Borophene may be best for flexible electronics
US scientists have claimed that 2D materials like graphene may be too flat and hard to stretch to serve in flexible, wearable devices. The solution to this problem lies in a material called borophene.
Theoretical physicist Boris Yakobson, from Rice University, and his team observed examples of naturally undulating, metallic borophene — an atom-thick layer of boron — and suggested that transferring it onto an elastic surface would preserve the material’s stretchability along with its useful electronic properties. Their research has been published in the journal Nano Letters.
Highly conductive graphene has promise for flexible electronics, Yakobson said, but it is too stiff for devices that also need to stretch, compress or even twist. But borophene deposited on a silver substrate develops nanoscale corrugations. Weakly bound to the silver, it could be moved to a flexible surface for use.
Rice collaborated with experimentalists at Argonne National Laboratory and Northwestern University to study borophene, which was made in small quantities. Under the microscope, borophene displays corrugations that demonstrate its wavy nature, meaning it can be highly stretched once removed from the substrate or reattached to a soft one, Yakobson said.
The group built computer simulations to analyse the properties of materials from the atoms up. Simulations by first author Zhuhua Zhang, a postdoctoral researcher in Yakobson’s group, showed that hexagonal vacancies in borophene help soften the material to facilitate its corrugated form.
“Borophene is metallic in its typical state, with strong electron-phonon coupling to support possible superconductivity, and a rich band structure that contains Dirac cones, as in graphene,” Yakobson said.
There is, however, a hitch: borophene needs the underlying structure to make it wavy. When grown on a featureless surface, its natural form resembles graphene, the flat, chicken-wire arrays of carbon atoms. Zhang said borophene is better seen as a triangular lattice with periodic arrays of hexagonal vacancies.

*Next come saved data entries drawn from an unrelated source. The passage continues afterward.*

This is an optimization exercise on Yosys and OpenROAD, whose aim is small area, not a production implementation.
RTL that was checked went through simulation tests only; none was proved equivalent to the original.
Only the layout flow was run in runs 2, 3 and 5; the RTL was not checked for function there.
No activity file was given, so power comes from the tool's default toggle rates.

==> design.v <==
module crc_link_engine (
    input  wire        clk,
    input  wire        rst,           
    input  wire        host_wr,
    input  wire [15:0] host_addr,
    input  wire [7:0]  host_wdata,
    output reg  [7:0]  host_rdata,
    input  wire        rx_valid,
    input  wire [7:0]  rx_data,
    output reg         rx_ready,
    output wire        tx_valid,
    output reg  [7:0]  tx_data,
    input  wire        tx_ready,
    output wire        busy
);
    localparam NB = 247;              
    localparam [3:0] S_IDLE      = 4'h0,
                     S_DRAIN     = 4'h1,
                     S_AWAIT_ACK = 4'h2,
                     S_RETRY     = 4'h3,
                     S_AWAIT_RSP = 4'h4,
                     S_SEND_RACK = 4'h5,
                     S_DRAIN_TR  = 4'h6,
                     S_DONE      = 4'h7,
                     S_FAILED    = 4'h8;
    localparam [2:0] R_NONE     = 3'd0,
                     R_OK       = 3'd1,
                     R_COMM     = 3'd2,
                     R_CORRUPT  = 3'd3,
                     R_SEQ      = 3'd4,
                     R_PAYLOAD  = 3'd5,
                     R_UNKNOWN  = 3'd6,
                     R_ABORTED  = 3'd7;
    localparam [1:0] P_HDR = 2'd0, P_PAY = 2'd1, P_CRC = 2'd2, P_END = 2'd3;
    function [15:0] crc_step;
        input [15:0] c;
        input [7:0]  x;
        integer k;
        reg [15:0] v;
        begin
            v = c ^ {x, 8'h00};
            for (k = 0; k < 8; k = k + 1)
                v = v[15] ? ((v << 1) ^ 16'h1021) : (v << 1);
            crc_step = v;
        end
    endfunction
    reg [3:0]  state;
    reg        retried;
    reg        rej;
    reg [2:0]  result;
    reg [7:0]  req_tc, req_iid, req_rc;
    reg        req_exp;
    reg [7:0]  x_tc, x_iid, x_rc;
    reg        x_exp;
    reg [7:0]  seq;
    reg [15:0] ctr;
    reg [7:0]  resp_seq;
    reg [7:0]  resp_len;
    reg [15:0] crc_acc;
    reg [7:0]  crc_data;
    reg        tx_busy;           
    reg [1:0]  ph;
    reg [7:0]  cnt;
    reg [7:0]  flen;              
    reg [15:0] crc;
    reg        fc, fr, fs;        
    reg [7:0]  t_seq, t_tc, t_iid, t_rc;
    reg [15:0] t_ctr;
    reg [8*NB-1:0] ring;
    reg [7:0]      wp;            
    assign busy     = (state >= S_DRAIN) && (state <= S_DRAIN_TR);
    wire m_drain = (state == S_DRAIN) || (state == S_DRAIN_TR);
    wire m_ack   = (state == S_AWAIT_ACK) || (state == S_RETRY);
    wire m_rsp   = (state == S_AWAIT_RSP);
    wire [7:0] bidx = host_addr[7:0];
    wire       in_buf = (host_addr[15:8] == 8'h01) && (bidx < resp_len);
    wire [8:0] pd = {1'b0, wp} + {1'b1, ~bidx};        
    wire [7:0] pos = pd[8] ? (pd[7:0] - 8'd9) : pd[7:0];   
    reg [7:0] buf_rd;
    integer k;
    always @(*) begin
        buf_rd = 8'h00;
        for (k = 0; k < NB; k = k + 1)
            if (pos == k) buf_rd = buf_rd | ring[8*k +: 8];
    end
    always @(*) begin
        case (host_addr)
            16'h0001: host_rdata = {1'b0, rej, retried, busy, state};
            16'h0002: host_rdata = {5'b0, result};
            16'h0003: host_rdata = req_tc;
            16'h0004: host_rdata = req_iid;
            16'h0005: host_rdata = req_rc;
            16'h0006: host_rdata = {7'b0, req_exp};
            16'h0007: host_rdata = seq;
            16'h0008: host_rdata = ctr[7:0];
            16'h0009: host_rdata = ctr[15:8];
            16'h000A: host_rdata = resp_seq;
            16'h000B: host_rdata = resp_len;
            16'h000C: host_rdata = crc_data;
            16'h000D: host_rdata = crc_acc[7:0];
            16'h000E: host_rdata = crc_acc[15:8];
            default:  host_rdata = in_buf ? buf_rd : 8'h00;
        endcase
    end
    reg [7:0] fbyte;
    always @(*) begin
        case (ph)
            P_HDR: case (cnt[2:0])
                3'd0: fbyte = 8'hAA;
                3'd1: fbyte = 8'h55;
                3'd2: fbyte = (!tx_busy || flen[3]) ? 8'h80 : 8'h40;
                3'd3: fbyte = tx_busy ? flen : 8'h00;
                3'd4: fbyte = 8'h00;
                3'd5: fbyte = t_seq;
                3'd6: fbyte = crc[7:0];
                default: fbyte = crc[15:8];
            endcase
            P_PAY: case (cnt[2:0])
                3'd0: fbyte = 8'h80;
                3'd1: fbyte = t_tc;
                3'd2: fbyte = {7'b0, tx_busy};
                3'd3: fbyte = {7'b0, !tx_busy};
                3'd4: fbyte = t_iid;
                3'd5: fbyte = t_ctr[7:0];
                3'd6: fbyte = t_ctr[15:8];
                default: fbyte = t_rc;
            endcase
            default: fbyte = cnt[0] ? crc[15:8] : crc[7:0];
        endcase
    end
    always @(*) tx_data = fbyte;
    wire pay_end = (ph == P_PAY) && (cnt == flen);
    assign tx_valid = tx_busy && !pay_end;
    wire mis = rx_data != fbyte;
    wire cmd_wr   = host_wr && host_addr == 16'h0000;
    wire do_start = cmd_wr && host_wdata == 8'h10 && !busy;
    wire do_abort = cmd_wr && host_wdata == 8'h11 && busy;
    wire [7:0] slot   = cnt - 8'd8;
    wire       rsp_hbad = m_rsp && ph == P_PAY && fc;           
    wire       aligned  = (cnt[7:3] == 5'd0) || (slot == wp);
    always @(*) begin
        rx_ready = 1'b0;
        if (!do_abort && !tx_busy && (m_drain || m_ack || m_rsp) && ph != P_END && !pay_end) begin
            if (m_rsp && ph == P_PAY)
                rx_ready = !fc && aligned;
            else
                rx_ready = 1'b1;
        end
    end
    wire rx_take = rx_ready && rx_valid;
    wire tx_take = tx_valid && tx_ready;
    wire step    = tx_busy ? tx_take : rx_take;
    wire [7:0] xb = tx_busy ? tx_data : rx_data;
    wire ring_wr = rx_take && m_rsp && ph == P_PAY && cnt[7:3] != 5'd0;
    always @(posedge clk) begin
        ring <= {ring[8*(NB-1)-1:0], ring_wr ? rx_data : ring[8*NB-1 -: 8]};
    end
    wire b40 = rx_data == 8'h40;
    wire b80 = rx_data == 8'h80;
    wire b4e = rx_data == 8'h4E;
    wire b04 = rx_data == 8'h04;
    task finish;
        input [2:0] r;
        begin
            result <= r;
            if (r != R_OK) resp_len <= 8'h00;
            seq    <= seq + 8'd1;
            ctr    <= ctr + 16'd1;
            state  <= (r == R_OK) ? S_DONE : S_FAILED;
            if (!tx_busy) begin
                ph  <= P_HDR;
                cnt <= 8'd0;
            end
        end
    endtask
    task send_req;
        begin
            tx_busy <= 1'b1;
            flen    <= 8'd8;
            ph      <= P_HDR;
            cnt     <= 8'd0;
        end
    endtask
    always @(posedge clk) begin
        if (rst) begin
            state     <= S_IDLE;
            retried   <= 1'b0;
            rej       <= 1'b0;
            result    <= R_NONE;
            req_tc    <= 8'h00;
            req_iid   <= 8'h00;
            req_rc    <= 8'h00;
            req_exp   <= 1'b0;
            seq       <= 8'h00;
            ctr       <= 16'h0000;
            resp_seq  <= 8'h00;
            resp_len  <= 8'h00;
            crc_acc   <= 16'hFFFF;
            crc_data  <= 8'h00;
            tx_busy   <= 1'b0;
            ph        <= P_HDR;
            cnt       <= 8'd0;
            wp        <= 8'd0;
        end else begin
            wp <= (wp == NB - 1) ? 8'd0 : wp + 8'd1;
            if (host_wr) begin
                case (host_addr)
                    16'h0003: req_tc  <= host_wdata;
                    16'h0004: req_iid <= host_wdata;
                    16'h0005: req_rc  <= host_wdata;
                    16'h0006: req_exp <= host_wdata[0];
                    16'h0007: if (!busy) seq <= host_wdata;
                    16'h0008: if (!busy) ctr[7:0] <= host_wdata;
                    16'h0009: if (!busy) ctr[15:8] <= host_wdata;
                    16'h000C: crc_data <= host_wdata;
                    16'h0000: begin
                        case (host_wdata)
                            8'h01: crc_acc <= 16'hFFFF;
                            8'h02: crc_acc <= crc_step(crc_acc, crc_data);
                            8'h10: if (busy) rej <= 1'b1;
                            default: ;
                        endcase
                    end
                    default: ;
                endcase
            end
            if (step) begin
                if (ph == P_HDR && (cnt[2:0] == 3'd1 || cnt[2:0] == 3'd7))
                    crc <= 16'hFFFF;
                else if ((ph == P_HDR && cnt[2:0] >= 3'd2 && cnt[2:0] <= 3'd5) || ph == P_PAY)
                    crc <= crc_step(crc, xb);
                case (ph)
                    P_HDR: if (cnt[2:0] == 3'd7) begin ph <= P_PAY; cnt <= 8'd0; end
                           else cnt <= cnt + 8'd1;
                    P_PAY: cnt <= cnt + 8'd1;
                    default: begin
                        if (cnt[0] == 1'b0) cnt <= 8'd1;
                        else begin
                            cnt <= 8'd0;
                            if (tx_busy) begin
                                tx_busy <= 1'b0;
                                ph      <= P_HDR;
                            end else if (m_drain) ph <= P_HDR;
                            else ph <= P_END;
                        end
                    end
                endcase
            end else if (pay_end && !rsp_hbad) begin
                ph  <= P_CRC;
                cnt <= 8'd0;
            end
            if (rx_take) begin
                case (ph)
                    P_HDR: case (cnt[2:0])
                        3'd0: fc <= mis;
                        3'd2: begin
                            if (m_ack) begin
                                fr <= b04;
                                fc <= fc | !(b40 | b04);
                            end else if (m_rsp) begin
                                fc <= fc | mis;
                            end else begin
                                fr <= b4e;
                                fs <= b40;
                            end
                        end
                        3'd3: begin
                            if (m_rsp) begin
                                flen <= rx_data;
                                fs   <= rx_data[7:3] == 5'd0;        
                            end else begin
                                fc   <= fc | mis;
                                if (m_ack || fs) flen <= 8'd0;
                                else if (fr)     flen <= 8'd15;
                                else             flen <= rx_data;
                            end
                        end
                        3'd5: begin
                            if (m_ack) fs <= mis;
                            if (m_rsp) t_seq <= rx_data;
                        end
                        default: fc <= fc | mis;
                    endcase
                    P_PAY: if (cnt[7:3] == 5'd0) fs <= fs | mis;
                    default: fc <= fc | mis;
                endcase
            end
            if (do_start) begin
                x_tc     <= req_tc;
                x_iid    <= req_iid;
                x_rc     <= req_rc;
                x_exp    <= req_exp;
                retried  <= 1'b0;
                rej      <= 1'b0;
                result   <= R_NONE;
                resp_seq <= 8'h00;
                resp_len <= 8'h00;
                state    <= S_DRAIN;
            end else if (do_abort) begin
                finish(R_ABORTED);
            end else begin
                case (state)
                    S_DRAIN, S_DRAIN_TR: begin
                        if (rx_take && ph == P_HDR) begin
                            case (cnt[2:0])
                                3'd0, 3'd1: if (mis) finish(R_UNKNOWN);
                                3'd2: if (!(b40 | b80 | b4e)) finish(R_UNKNOWN);
                                3'd4: if (fr && (fc || rx_data != 8'h53)) finish(R_UNKNOWN);
                                default: ;
                            endcase
                        end else if (!tx_busy && ph == P_HDR && cnt == 8'd0 && !rx_valid) begin
                            if (state == S_DRAIN) begin
                                t_seq <= seq;
                                t_tc  <= x_tc;
                                t_iid <= x_iid;
                                t_rc  <= x_rc;
                                t_ctr <= ctr;
                                send_req;
                                state <= S_AWAIT_ACK;
                            end else begin
                                finish(R_OK);
                            end
                        end
                    end
                    S_AWAIT_ACK, S_RETRY: begin
                        if (ph == P_END) begin
                            if (fc) finish(R_CORRUPT);
                            else if (!fr) begin
                                if (fs) finish(R_SEQ);
                                else begin
                                    ph  <= P_HDR;
                                    cnt <= 8'd0;
                                    state <= x_exp ? S_AWAIT_RSP : S_DRAIN_TR;
                                end
                            end else if (state == S_RETRY) begin
                                finish(R_COMM);
                            end else begin
                                retried <= 1'b1;
                                send_req;
                                state   <= S_RETRY;
                            end
                        end
                    end
                    S_AWAIT_RSP: begin
                        if (rsp_hbad) finish(R_CORRUPT);
                        else if (ph == P_END) begin
                            if (fs) finish(R_PAYLOAD);
                            else if (fc) finish(R_CORRUPT);
                            else begin
                                resp_seq <= t_seq;
                                resp_len <= flen - 8'd8;
                                tx_busy  <= 1'b1;         
                                flen     <= 8'd0;
                                ph       <= P_HDR;
                                cnt      <= 8'd0;
                                state    <= S_SEND_RACK;
                            end
                        end
                    end
                    S_SEND_RACK: begin
                        if (!tx_busy) state <= S_DRAIN_TR;
                    end
                    default: ;
                endcase
            end
        end
    end
endmodule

Borophene prefers to be flat because that’s where its energy is lowest, Yakobson said. But surprisingly, when grown on silver, borophene adopts its accordion-like form while silver reconstructs itself to match. The corrugation can be retained by ‘regluing’ boron onto another substrate.
“This wavy conformation so far seems unique due to the exceptional structural flexibility and particular interactions of borophene with silver, and may be initially triggered by a slight compression in the layer when a bit too many boron atoms get onto the surface,” Zhang said.